I find a spot under a palm tree. It is a light relief from the burning sun as the fan like branches shade my skin. A tiny lizard scurries up the rough bark and hides from me. I have stolen its place. I close my eyes and breathe in a smell of warm salty sea and dry foliage. It is the pure and clean smell of the natural world, stripped back to its rawness, undeveloped and unpolluted.  Unspoiled.  All of my senses are kick-started. I am alive.

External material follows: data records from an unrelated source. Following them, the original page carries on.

## src/rtl/aluop_pkg.sv

```systemverilog
// aluop_pkg: shared constants and types for the RV32I decode-and-issue stage.
// Holds opcode constants, the ALU operation codes, operand-select
// encodings, the decoded bundle struct and the buffer occupancy states.
package aluop_pkg;

  // RV32I major opcodes
  localparam logic [6:0] OPC_OP     = 7'b0110011;
  localparam logic [6:0] OPC_OPIMM  = 7'b0010011;
  localparam logic [6:0] OPC_LUI    = 7'b0110111;
  localparam logic [6:0] OPC_AUIPC  = 7'b0010111;
  localparam logic [6:0] OPC_LOAD   = 7'b0000011;
  localparam logic [6:0] OPC_STORE  = 7'b0100011;
  localparam logic [6:0] OPC_BRANCH = 7'b1100011;
  localparam logic [6:0] OPC_JAL    = 7'b1101111;
  localparam logic [6:0] OPC_JALR   = 7'b1100111;

  // ALU operation codes, bits [4:0] of the operation word
  localparam logic [4:0] ALU_ADD  = 5'b00000;
  localparam logic [4:0] ALU_SUB  = 5'b00001;
  localparam logic [4:0] ALU_SLL  = 5'b00010;
  localparam logic [4:0] ALU_SLT  = 5'b00100;
  localparam logic [4:0] ALU_SLTU = 5'b00110;
  localparam logic [4:0] ALU_XOR  = 5'b01000;
  localparam logic [4:0] ALU_SRL  = 5'b01010;
  localparam logic [4:0] ALU_SRA  = 5'b01011;
  localparam logic [4:0] ALU_OR   = 5'b01100;
  localparam logic [4:0] ALU_AND  = 5'b01110;
  localparam logic [4:0] ALU_BEQ  = 5'b10000;
  localparam logic [4:0] ALU_BNE  = 5'b10010;
  localparam logic [4:0] ALU_BLT  = 5'b11000;
  localparam logic [4:0] ALU_BGE  = 5'b11010;
  localparam logic [4:0] ALU_BLTU = 5'b11100;
  localparam logic [4:0] ALU_BGEU = 5'b11110;

  // Jump bit of the 6-bit operation word
  localparam logic [5:0] ALU_JUMP = 6'b100000;

  // Operand select encodings
  localparam logic [1:0] SRC1_RS1  = 2'b00;
  localparam logic [1:0] SRC1_PC   = 2'b01;
  localparam logic [1:0] SRC1_ZERO = 2'b10;
  localparam logic       SRC2_RS2  = 1'b0;
  localparam logic       SRC2_IMM  = 1'b1;

  // Decoded bundle presented to the ALU
  typedef struct packed {
    logic [5:0]  aluop;
    logic [1:0]  src1_sel;
    logic        src2_sel;
    logic [31:0] imm;
    logic [4:0]  rs1;
    logic [4:0]  rs2;
    logic [4:0]  rd;
    logic        wen;
    logic        illegal;
  } bundle_t;

  // Output buffer occupancy
  typedef enum logic [1:0] {
    OCC_EMPTY = 2'b00,
    OCC_ONE   = 2'b01,
    OCC_TWO   = 2'b10
  } occ_e;

  // Register/immediate arithmetic op from funct3 and the alternate bit
  function automatic logic [4:0] arith_op(input logic [2:0] f3, input logic alt);
    logic [4:0] op;
    case (f3)
      3'b000:  op = alt ? ALU_SUB : ALU_ADD;
      3'b001:  op = ALU_SLL;
      3'b010:  op = ALU_SLT;
      3'b011:  op = ALU_SLTU;
      3'b100:  op = ALU_XOR;
      3'b101:  op = alt ? ALU_SRA : ALU_SRL;
      3'b110:  op = ALU_OR;
      default: op = ALU_AND;
    endcase
    return op;
  endfunction

  // Branch compare op from funct3; 010/011 are rejected by the decoder
  function automatic logic [4:0] branch_op(input logic [2:0] f3);
    logic [4:0] op;
    case (f3)
      3'b000:  op = ALU_BEQ;
      3'b001:  op = ALU_BNE;
      3'b100:  op = ALU_BLT;
      3'b101:  op = ALU_BGE;
      3'b110:  op = ALU_BLTU;
      3'b111:  op = ALU_BGEU;
      default: op = ALU_ADD;
    endcase
    return op;
  endfunction

endpackage

```

## src/rtl/aluop_decode.sv

```systemverilog
// aluop_decode: purely combinational RV32I instruction -> decoded bundle.
module aluop_decode
  import aluop_pkg::*;
(
  input  logic [31:0] inst,
  output bundle_t     dec
);

  logic [6:0]  opc;
  logic [6:0]  f7;
  logic [2:0]  f3;
  logic [31:0] imm_i;
  logic [31:0] imm_s;
  logic [31:0] imm_b;
  logic [31:0] imm_u;
  logic [31:0] imm_j;
  logic [31:0] imm_sh;
  logic        bad;

  assign opc    = inst[6:0];
  assign f3     = inst[14:12];
  assign f7     = inst[31:25];
  assign imm_i  = {{20{inst[31]}}, inst[31:20]};
  assign imm_s  = {{20{inst[31]}}, inst[31:25], inst[11:7]};
  assign imm_b  = {{19{inst[31]}}, inst[31], inst[7], inst[30:25], inst[11:8], 1'b0};
  assign imm_u  = {inst[31:12], 12'b0};
  assign imm_j  = {{11{inst[31]}}, inst[31], inst[19:12], inst[20], inst[30:21], 1'b0};
  // Immediate shifts carry only the shift amount; funct7 is an opcode field
  assign imm_sh = {27'b0, inst[24:20]};

  // Decode by opcode, then apply x0 write suppression and the illegal override
  always_comb begin
    dec          = '0;
    dec.rs1      = inst[19:15];
    dec.rs2      = inst[24:20];
    dec.rd       = inst[11:7];
    dec.src1_sel = SRC1_RS1;
    dec.src2_sel = SRC2_RS2;
    bad          = 1'b0;
    case (opc)
      OPC_OP: begin
        dec.aluop = {1'b0, arith_op(f3, f7[5])};
        dec.wen   = 1'b1;
        if (f7 == 7'h20) begin
          if (f3 != 3'b000 && f3 != 3'b101) bad = 1'b1;
        end else if (f7 != 7'h00) begin
          bad = 1'b1;
        end
      end
      OPC_OPIMM: begin
        dec.aluop    = {1'b0, arith_op(f3, (f3 == 3'b101) & f7[5])};
        dec.src2_sel = SRC2_IMM;
        dec.imm      = imm_i;
        dec.wen      = 1'b1;
        if (f3 == 3'b001) begin
          dec.imm = imm_sh;
          if (f7 != 7'h00) bad = 1'b1;
        end else if (f3 == 3'b101) begin
          dec.imm = imm_sh;
          if (f7 != 7'h00 && f7 != 7'h20) bad = 1'b1;
        end
      end
      OPC_LUI: begin
        dec.aluop    = {1'b0, ALU_ADD};
        dec.src1_sel = SRC1_ZERO;
        dec.src2_sel = SRC2_IMM;
        dec.imm      = imm_u;
        dec.wen      = 1'b1;
      end
      OPC_AUIPC: begin
        dec.aluop    = {1'b0, ALU_ADD};
        dec.src1_sel = SRC1_PC;
        dec.src2_sel = SRC2_IMM;
        dec.imm      = imm_u;
        dec.wen      = 1'b1;
      end
      OPC_LOAD: begin
        dec.aluop    = {1'b0, ALU_ADD};
        dec.src2_sel = SRC2_IMM;
        dec.imm      = imm_i;
        dec.wen      = 1'b1;
      end
      OPC_STORE: begin
        dec.aluop    = {1'b0, ALU_ADD};
        dec.src2_sel = SRC2_IMM;
        dec.imm      = imm_s;
      end
      OPC_BRANCH: begin
        dec.aluop = {1'b0, branch_op(f3)};
        dec.imm   = imm_b;
        if (f3 == 3'b010 || f3 == 3'b011) bad = 1'b1;
      end
      OPC_JAL: begin
        dec.aluop    = ALU_JUMP;
        dec.src1_sel = SRC1_PC;
        dec.src2_sel = SRC2_IMM;
        dec.imm      = imm_j;
        dec.wen      = 1'b1;
      end
      OPC_JALR: begin
        dec.aluop    = ALU_JUMP;
        dec.src2_sel = SRC2_IMM;
        dec.imm      = imm_i;
        dec.wen      = 1'b1;
        if (f3 != 3'b000) bad = 1'b1;
      end
      default: bad = 1'b1;
    endcase

    if (dec.rd == 5'd0) dec.wen = 1'b0;

    if (bad) begin
      dec.aluop    = '0;
      dec.src1_sel = '0;
      dec.src2_sel = 1'b0;
      dec.imm      = '0;
      dec.wen      = 1'b0;
      dec.illegal  = 1'b1;
    end
  end

endmodule

```

## src/rtl/aluop_issue.sv

```systemverilog
// aluop_issue: decode-and-issue stage ahead of the ALU. Accepts RV32I
// instructions over valid/ready and presents one registered decoded bundle
// per instruction, in order, one cycle after acceptance.
// Build option ALUOP_ISSUE_SKID_EN: adds a skid entry so in_ready is a
// flop output; without it in_ready is combinational from out_ready.
module aluop_issue
  import aluop_pkg::*;
(
  input  logic        clk,
  input  logic        rstn,
  input  logic        in_valid,
  output logic        in_ready,
  input  logic [31:0] in_inst,
  output logic        out_valid,
  input  logic        out_ready,
  output logic [5:0]  out_aluop,
  output logic [1:0]  out_src1_sel,
  output logic        out_src2_sel,
  output logic [31:0] out_imm,
  output logic [4:0]  out_rs1,
  output logic [4:0]  out_rs2,
  output logic [4:0]  out_rd,
  output logic        out_wen,
  output logic        out_illegal
);

  bundle_t dec;
  bundle_t main_q;
  occ_e    state_q;
  occ_e    state_d;
  logic    accept;
  logic    consume;
  logic    ld_main_dec;

`ifdef ALUOP_ISSUE_SKID_EN
  bundle_t skid_q;
  logic    in_ready_q;
  logic    ld_main_skid;
  logic    ld_skid;
`endif

  aluop_decode u_decode (
    .inst (in_inst),
    .dec  (dec)
  );

  assign accept  = in_valid && in_ready;
  assign consume = out_valid && out_ready;

  // Occupancy state register (and registered in_ready in the skid build)
  always_ff @(posedge clk) begin
    if (!rstn) begin
      state_q    <= OCC_EMPTY;
`ifdef ALUOP_ISSUE_SKID_EN
      in_ready_q <= 1'b0;
`endif
    end else begin
      state_q    <= state_d;
`ifdef ALUOP_ISSUE_SKID_EN
      in_ready_q <= (state_d != OCC_TWO);
`endif
    end
  end

  // Next occupancy and which register loads on this edge
  always_comb begin
    state_d      = state_q;
    ld_main_dec  = 1'b0;
`ifdef ALUOP_ISSUE_SKID_EN
    ld_main_skid = 1'b0;
    ld_skid      = 1'b0;
    case (state_q)
      OCC_EMPTY: begin
        if (accept) begin
          state_d     = OCC_ONE;
          ld_main_dec = 1'b1;
        end
      end
      OCC_ONE: begin
        if (accept && consume) begin
          ld_main_dec = 1'b1;
        end else if (accept) begin
          state_d = OCC_TWO;
          ld_skid = 1'b1;
        end else if (consume) begin
          state_d = OCC_EMPTY;
        end
      end
      OCC_TWO: begin
        // in_ready is low here, so the skid entry drains before new input
        if (consume) begin
          state_d      = OCC_ONE;
          ld_main_skid = 1'b1;
        end
      end
      default: state_d = OCC_EMPTY;
    endcase
`else
    case (state_q)
      OCC_EMPTY: begin
        if (accept) begin
          state_d     = OCC_ONE;
          ld_main_dec = 1'b1;
        end
      end
      OCC_ONE: begin
        // accepting while full implies the consumer takes the bundle this edge
        if (accept) begin
          ld_main_dec = 1'b1;
        end else if (consume) begin
          state_d = OCC_EMPTY;
        end
      end
      default: state_d = OCC_EMPTY;
    endcase
`endif
  end

  // Handshake outputs from the occupancy state
  always_comb begin
    out_valid = (state_q != OCC_EMPTY);
`ifdef ALUOP_ISSUE_SKID_EN
    in_ready  = in_ready_q;
`else
    in_ready  = (state_q == OCC_EMPTY) || out_ready;
`endif
  end

  // Bundle storage: main register drives the outputs, skid absorbs one stall
  always_ff @(posedge clk) begin
    if (!rstn) begin
      main_q <= '0;
`ifdef ALUOP_ISSUE_SKID_EN
      skid_q <= '0;
`endif
    end else begin
      if (ld_main_dec) begin
        main_q <= dec;
      end
`ifdef ALUOP_ISSUE_SKID_EN
      else if (ld_main_skid) begin
        main_q <= skid_q;
      end
      if (ld_skid) begin
        skid_q <= dec;
      end
`endif
    end
  end

  assign out_aluop    = main_q.aluop;
  assign out_src1_sel = main_q.src1_sel;
  assign out_src2_sel = main_q.src2_sel;
  assign out_imm      = main_q.imm;
  assign out_rs1      = main_q.rs1;
  assign out_rs2      = main_q.rs2;
  assign out_rd       = main_q.rd;
  assign out_wen      = main_q.wen;
  assign out_illegal  = main_q.illegal;

endmodule

```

Hours pass, or perhaps it is just seconds but the next thing happens alarmingly quick. The brilliant blue horizon turns charcoal grey. In the blink of an eye the neighbouring island vanishes. The atmosphere feels instantly charged. Excitement and fear presses heavily on my skin and I watch in wonder as the sea trembles and spits out her waves as she chokes in the dense air. Colossal globes of water pelt from the heavens onto the world below. All at once I am alone again. Noise booms in my ears from the waves and rain and the intense screeching from the unhappy bird high above my head in my palm tree. I am motionless. I watch the storm gather itself, teasing my island with its wildness and ferocity, and I long for it. My heart pounds in my chest, my ears scream as I suck in the humid air and hold it as my body wretches. My eyes explode with tears cascading from deep inside my broken heart. I clench my fists and my eyes stare ahead, finally seeing myself through my blurred vision. I sob for my mother, I weep for the loneliness I feel without her and for my uncertain future.

Almost as quickly as it begins, the rain stops. The world stops. Only for a moment.Like I am caught between when time began and when time ended. I am nothing but am everything. The sea throws its last wave onto the wet sand then lies still,  tranquil. Silent.  Before my eyes is a florescent sea. A bright shocking bath of glory against a cruel bleak sky.

My eyes dry. The grey moves along the horizon until all that remains is a flawless sky that never ends. The sun lies down  on the clear and rested water and time resumes.For the first time in a long time I understand. My close encounter with a tropical storm has awakened me. Like the storm, my grief is fierce but beautiful and will eventually pass. I am alive. I can be whole.